Perform analytical testing for Raw Materials, Finished and In-Process drug substances and products, including related compounds, assay, content uniformity, dissolution, blend uniformity, Karl Fischer titration, and other physical tests using instruments such as HPLC, UV/VIS, Dissolution (USP I, II & III), and FTIR. Execute method validations for drug substances and drug products, including related compounds, assay, dissolution, content uniformity, and blend uniformity, in accordance with ICH guidelines, USP, and FDA requirements.

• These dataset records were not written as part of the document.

--- src/hw/rtl/rtnh_pkg.sv ---
// shared types, widths and codes for the ray / triangle nearest-hit finder
`default_nettype none

package rtnh_pkg;

  localparam int COORD_WIDTH   = 32;
  localparam int MAX_SURFACES  = 16;
  localparam int MAX_TRIANGLES = 65536;

  localparam int SURF_W  = 4;
  localparam int TRI_W   = 16;
  localparam int EPS_W   = 16;
  localparam int FRAC_W  = 16;
  localparam int DIST_W  = 31;
  localparam int CFG_W   = COORD_WIDTH;
  localparam int CFG_A_W = 3;

  // edge, multiplier operand, cross product and dot product widths
  localparam int EDGE_W = COORD_WIDTH + 1;
  localparam int OP_W   = COORD_WIDTH + 2;
  localparam int PROD_W = 2 * OP_W;
  localparam int LO_W   = OP_W - 1;
  localparam int WV_W   = 2 * EDGE_W + 1;
  localparam int DOT_W  = EDGE_W + WV_W + 1;
  localparam int H_W    = DOT_W - 1;

  localparam int DIV_SH0 = DIST_W - 1 - FRAC_W;
  localparam int SAT_SH  = DIST_W - FRAC_W;
  localparam int EPS_SH  = 2 * FRAC_W;

  localparam logic [DIST_W-1:0] DIST_MAX = '1;

  localparam logic [CFG_A_W-1:0] REG_ORIGIN_X = 3'd0;
  localparam logic [CFG_A_W-1:0] REG_ORIGIN_Y = 3'd1;
  localparam logic [CFG_A_W-1:0] REG_ORIGIN_Z = 3'd2;
  localparam logic [CFG_A_W-1:0] REG_DIR_X    = 3'd3;
  localparam logic [CFG_A_W-1:0] REG_DIR_Y    = 3'd4;
  localparam logic [CFG_A_W-1:0] REG_DIR_Z    = 3'd5;
  localparam logic [CFG_A_W-1:0] REG_DET_EPS  = 3'd6;

  typedef enum logic [2:0] {
    G_PV,
    G_QV,
    G_DET,
    G_UN,
    G_VN,
    G_TN
  } grp_e;

  typedef enum logic [2:0] {
    S_IDLE,
    S_MUL,
    S_NORM,
    S_CHECK,
    S_DIV,
    S_DONE,
    S_EMIT
  } state_e;

  typedef struct packed {
    logic       hi;
    logic       sub;
    logic       first;
    logic       last;
    grp_e       grp;
    logic [1:0] comp;
  } mac_ctrl_t;

  typedef struct packed {
    logic       valid;
    grp_e       grp;
    logic [1:0] comp;
  } mac_wr_t;

endpackage

`default_nettype wire

--- src/hw/rtl/rtnh_mac.sv ---
// shared signed multiplier with registered product and wide accumulator
`default_nettype none

module rtnh_mac (
  input  wire logic                              clk_i,
  input  wire logic                              rst_ni,
  input  wire logic                              issue_i,
  input  wire rtnh_pkg::mac_ctrl_t               ctrl_i,
  input  wire logic signed [rtnh_pkg::OP_W-1:0]  a_i,
  input  wire logic signed [rtnh_pkg::OP_W-1:0]  b_i,
  output rtnh_pkg::mac_wr_t                      wr_o,
  output logic signed [rtnh_pkg::DOT_W-1:0]      acc_o
);
  import rtnh_pkg::*;

  logic                     vld_q;
  mac_ctrl_t                ctrl_q;
  logic signed [PROD_W-1:0] prod_q;
  logic signed [DOT_W-1:0]  acc_q, acc_d, base, term;

  always_ff @(posedge clk_i or negedge rst_ni) begin
    if (!rst_ni) begin
      vld_q <= 1'b0;
    end else begin
      vld_q <= issue_i;
    end
  end

  always_ff @(posedge clk_i) begin
    if (issue_i) begin
      prod_q <= a_i * b_i;
      ctrl_q <= ctrl_i;
    end
    if (vld_q) begin
      acc_q <= acc_d;
    end
  end

  always_comb begin
    base = ctrl_q.first ? '0 : acc_q;
    term = DOT_W'(prod_q);
    if (ctrl_q.hi) begin
      term = term <<< LO_W;
    end
    acc_d = ctrl_q.sub ? base - term : base + term;
  end

  assign acc_o      = acc_d;
  assign wr_o.valid = vld_q && ctrl_q.last;
  assign wr_o.grp   = ctrl_q.grp;
  assign wr_o.comp  = ctrl_q.comp;

endmodule

`default_nettype wire
<file path="config.mk">
export PLATFORM = sky130hd
export DESIGN_NAME = rtnh_div
export DESIGN_NICKNAME = d
export VERILOG_FILES = /design/src/hw/rtl/rtnh_pkg.sv /design/src/hw/rtl/rtnh_div.sv
export SDC_FILE = /design/constraint.sdc
export NUM_CORES = 1
export LEC_CHECK = 0
export BUFFER_PORTS_ARGS = -buffer_cell sky130_fd_sc_hd__buf_2
export CAP_MARGIN = 30
export CORE_MARGIN = 2
export CORE_UTILIZATION = 35
export DETAILED_ROUTE_END_ITERATION = 16
export PLACE_DENSITY = 0.63
export SLEW_MARGIN = 15
export SYNTH_ARGS = -nofsm -noshare
export SYNTH_HDL_FRONTEND = slang
export SYNTH_SLANG_ARGS = --single-unit
</file>
<file path="constraint.sdc">
create_clock -name clk_i -period 4.8 [get_ports clk_i]
set_input_delay 0.72 -clock clk_i [delete_from_list [all_inputs] [get_ports clk_i]]
set_output_delay 0.72 -clock clk_i [all_outputs]
set_load 0.01 [all_outputs]
</file>
[src/rtl/olsah_pkg.sv]
package olsah_pkg;

    // Open-loop speed to angle-step scaling (right shift of the accumulator).
    localparam int RAMP_SHIFT      = 16;
    // Gap shrink per convergence step, and ticks per step.
    localparam int CONVERGE_STEP   = 9;
    localparam int CONVERGE_PERIOD = 5;

    localparam int ANGLE_W = 16;
    localparam int SPEED_W = 32;
    localparam int CFG_W   = 31;
    localparam int STEP_W  = 3;

    typedef enum logic [1:0] {
        MODE_IDLE = 2'd0,
        MODE_DRAG = 2'd1,
        MODE_RUN  = 2'd2
    } t_mode;

    typedef enum logic [1:0] {
        CMD_TICK  = 2'd0,
        CMD_START = 2'd1,
        CMD_RUN   = 2'd2,
        CMD_STOP  = 2'd3
    } t_cmd;

    typedef enum logic [1:0] {
        REG_RAMP_END = 2'd0,
        REG_RAMP_INC = 2'd1,
        REG_REVERSE  = 2'd2,
        REG_UNUSED   = 2'd3
    } t_reg;

endpackage

[src/rtl/open_loop_to_sensorless_angle_handoff.sv]
// Open-loop to sensorless angle handoff.
// One request per control tick on the input channel (i_in_valid / o_in_ready):
// a command (tick, start drag, force run, stop) and the observer's angle.
// Each request yields exactly one result on the output channel
// (o_out_valid / i_out_ready): Park angle, mode, handoff pulse, angle gap.
// Latency: the result is valid the cycle after the request is accepted.
// Throughput: one request per cycle unless the output stalls; all tick math
// (32-bit ramp add and compare, 16-bit angle add, gap compare and step) sits
// between the state registers and the single result register.
// Stall: while a result waits, a new request is still taken in the same
// cycle the held result is taken; o_in_ready = output empty or draining.
// Reset (synchronous, active low): idle mode, ramp/angle/gap/step cleared,
// config registers cleared, output empty.
// Config: i_cfg_we writes i_cfg_data to register i_cfg_index (0 ramp end,
// 1 ramp increment, 2 reverse); index 3 is ignored. Write only when idle.
module open_loop_to_sensorless_angle_handoff (
    input  logic                i_clk,
    input  logic                i_rst_n,
    input  logic                i_cfg_we,
    input  logic [1:0]          i_cfg_index,
    input  logic [30:0]         i_cfg_data,
    input  logic                i_in_valid,
    output logic                o_in_ready,
    input  logic [1:0]          i_cmd,
    input  logic signed [15:0]  i_est_angle,
    output logic                o_out_valid,
    input  logic                i_out_ready,
    output logic signed [15:0]  o_park_angle,
    output logic [1:0]          o_mode_now,
    output logic                o_handoff_pulse,
    output logic signed [15:0]  o_angle_gap
);

    localparam logic signed [15:0] STEP_POS = 16'(olsah_pkg::CONVERGE_STEP);
    localparam logic signed [15:0] STEP_NEG = -16'(olsah_pkg::CONVERGE_STEP);
    localparam logic [2:0]         PERIOD   = 3'(olsah_pkg::CONVERGE_PERIOD);

    // Configuration registers
    logic [30:0] r_ramp_end;
    logic [30:0] r_ramp_inc;
    logic        r_reverse;

    // Control state
    olsah_pkg::t_mode   r_mode,   n_mode;
    logic [31:0]        r_speed,  n_speed;
    logic [15:0]        r_forced, n_forced;
    logic signed [15:0] r_gap,    n_gap;
    logic [2:0]         r_step,   n_step;

    // Result register
    logic               r_out_valid;
    logic signed [15:0] r_park,   n_park;
    logic [1:0]         r_mode_out;
    logic               r_pulse,  n_pulse;
    logic signed [15:0] r_gap_out;

    logic        accept;
    logic [31:0] speed_sum;
    logic [31:0] speed_shift;
    logic [15:0] delta;
    logic [2:0]  step_inc;

    assign o_in_ready = !r_out_valid || i_out_ready;
    assign accept     = i_in_valid && o_in_ready;

    assign speed_sum   = r_speed + {1'b0, r_ramp_inc};
    assign speed_shift = speed_sum >> olsah_pkg::RAMP_SHIFT;
    assign delta       = speed_shift[15:0];
    assign step_inc    = r_step + 3'd1;

    always_comb begin
        n_mode   = r_mode;
        n_speed  = r_speed;
        n_forced = r_forced;
        n_gap    = r_gap;
        n_step   = r_step;
        n_pulse  = 1'b0;
        n_park   = r_forced;
        case (i_cmd)
            olsah_pkg::CMD_START: begin
                n_mode   = olsah_pkg::MODE_DRAG;
                n_speed  = '0;
                n_forced = '0;
                n_gap    = '0;
                n_step   = '0;
                n_park   = '0;
            end
            olsah_pkg::CMD_STOP: begin
                n_mode   = olsah_pkg::MODE_IDLE;
                n_speed  = '0;
                n_forced = '0;
                n_gap    = '0;
                n_step   = '0;
                n_park   = '0;
            end
            olsah_pkg::CMD_RUN: begin
                n_mode = olsah_pkg::MODE_RUN;
            end
            default: begin
                case (r_mode)
                    olsah_pkg::MODE_DRAG: begin
                        if (r_speed < {1'b0, r_ramp_end}) begin
                            // ramp phase; gap taken from the pre-step angle
                            n_speed = speed_sum;
                            if (speed_sum >= {1'b0, r_ramp_end}) begin
                                n_gap   = r_forced - i_est_angle;
                                n_pulse = 1'b1;
                            end
                            n_forced = r_reverse ? r_forced - delta : r_forced + delta;
                        end else begin
                            // convergence phase
                            if (r_gap > STEP_POS || r_gap < STEP_NEG) begin
                                if (step_inc >= PERIOD) begin
                                    n_gap  = (r_gap < 0) ? r_gap + STEP_POS
                                                         : r_gap - STEP_POS;
                                    n_step = '0;
                                end else begin
                                    n_step = step_inc;
                                end
                            end else begin
                                n_mode = olsah_pkg::MODE_RUN;
                            end
                            n_forced = i_est_angle + n_gap;
                        end
                        n_park = n_forced;
                    end
                    olsah_pkg::MODE_RUN: begin
                        n_forced = i_est_angle;
                        n_park   = i_est_angle;
                    end
                    default: begin
                        n_park = r_forced;
                    end
                endcase
            end
        endcase
    end

    always_ff @(posedge i_clk) begin
        if (!i_rst_n) begin
            r_ramp_end <= '0;
            r_ramp_inc <= '0;
            r_reverse  <= 1'b0;
        end else if (i_cfg_we) begin
            case (i_cfg_index)
                olsah_pkg::REG_RAMP_END: r_ramp_end <= i_cfg_data;
                olsah_pkg::REG_RAMP_INC: r_ramp_inc <= i_cfg_data;
                olsah_pkg::REG_REVERSE:  r_reverse  <= i_cfg_data[0];
                default: ;
            endcase
        end
    end

    always_ff @(posedge i_clk) begin
        if (!i_rst_n) begin
            r_mode      <= olsah_pkg::MODE_IDLE;
            r_speed     <= '0;
            r_forced    <= '0;
            r_gap       <= '0;
            r_step      <= '0;
            r_out_valid <= 1'b0;
        end else begin
            if (accept) begin
                r_mode   <= n_mode;
                r_speed  <= n_speed;
                r_forced <= n_forced;
                r_gap    <= n_gap;
                r_step   <= n_step;
            end
            if (accept) begin
                r_out_valid <= 1'b1;
            end else if (i_out_ready) begin
                r_out_valid <= 1'b0;
            end
        end
    end

    always_ff @(posedge i_clk) begin
        if (accept) begin
            r_park     <= n_park;
            r_mode_out <= n_mode;
            r_pulse    <= n_pulse;
            r_gap_out  <= n_gap;
        end
    end

    assign o_out_valid     = r_out_valid;
    assign o_park_angle    = r_park;
    assign o_mode_now      = r_mode_out;
    assign o_handoff_pulse = r_pulse;
    assign o_angle_gap     = r_gap_out;

endmodule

Collaborate effectively within a cross-disciplinary team, develop efficient analytical procedures, and draft/review laboratory SOPs. Identify discrepancies, investigate OOS/OOT results, and perform peer reviews of analytical reports. Maintain QC lab systems to ensure compliance with industry standards.

• Master of Science Degree in Chemistry, Pharmaceutical Sciences, or a related field.
• At least 1 year of experience in drug safety and/or quality control.
• Experience in analyzing and monitoring stability studies under various conditions for out-of-trend results.
• Experience validating analytical methods for assay, dissolution, and related compounds, including precision, accuracy, recovery, linearity, robustness, LOD, and LOQ, using HPLC, GC, and UV spectrophotometry per ICH and FDA guidelines.
• Proficiency with instruments such as HPLC, UV/VIS, Dissolution (USP I, II & III), and FTIR.
• Ability to operate and troubleshoot analytical instruments effectively.
• Experience with various analytical methods for drug products, including related substances, assay, dissolution, and cleaning methods for solid orals, liquid orals, ophthalmic, and injectables.

Work hours: Monday to Friday, 9 am - 5 pm. Must have proof of legal authority to work in the United States. Salary range: $78,374 - $96,000 annually.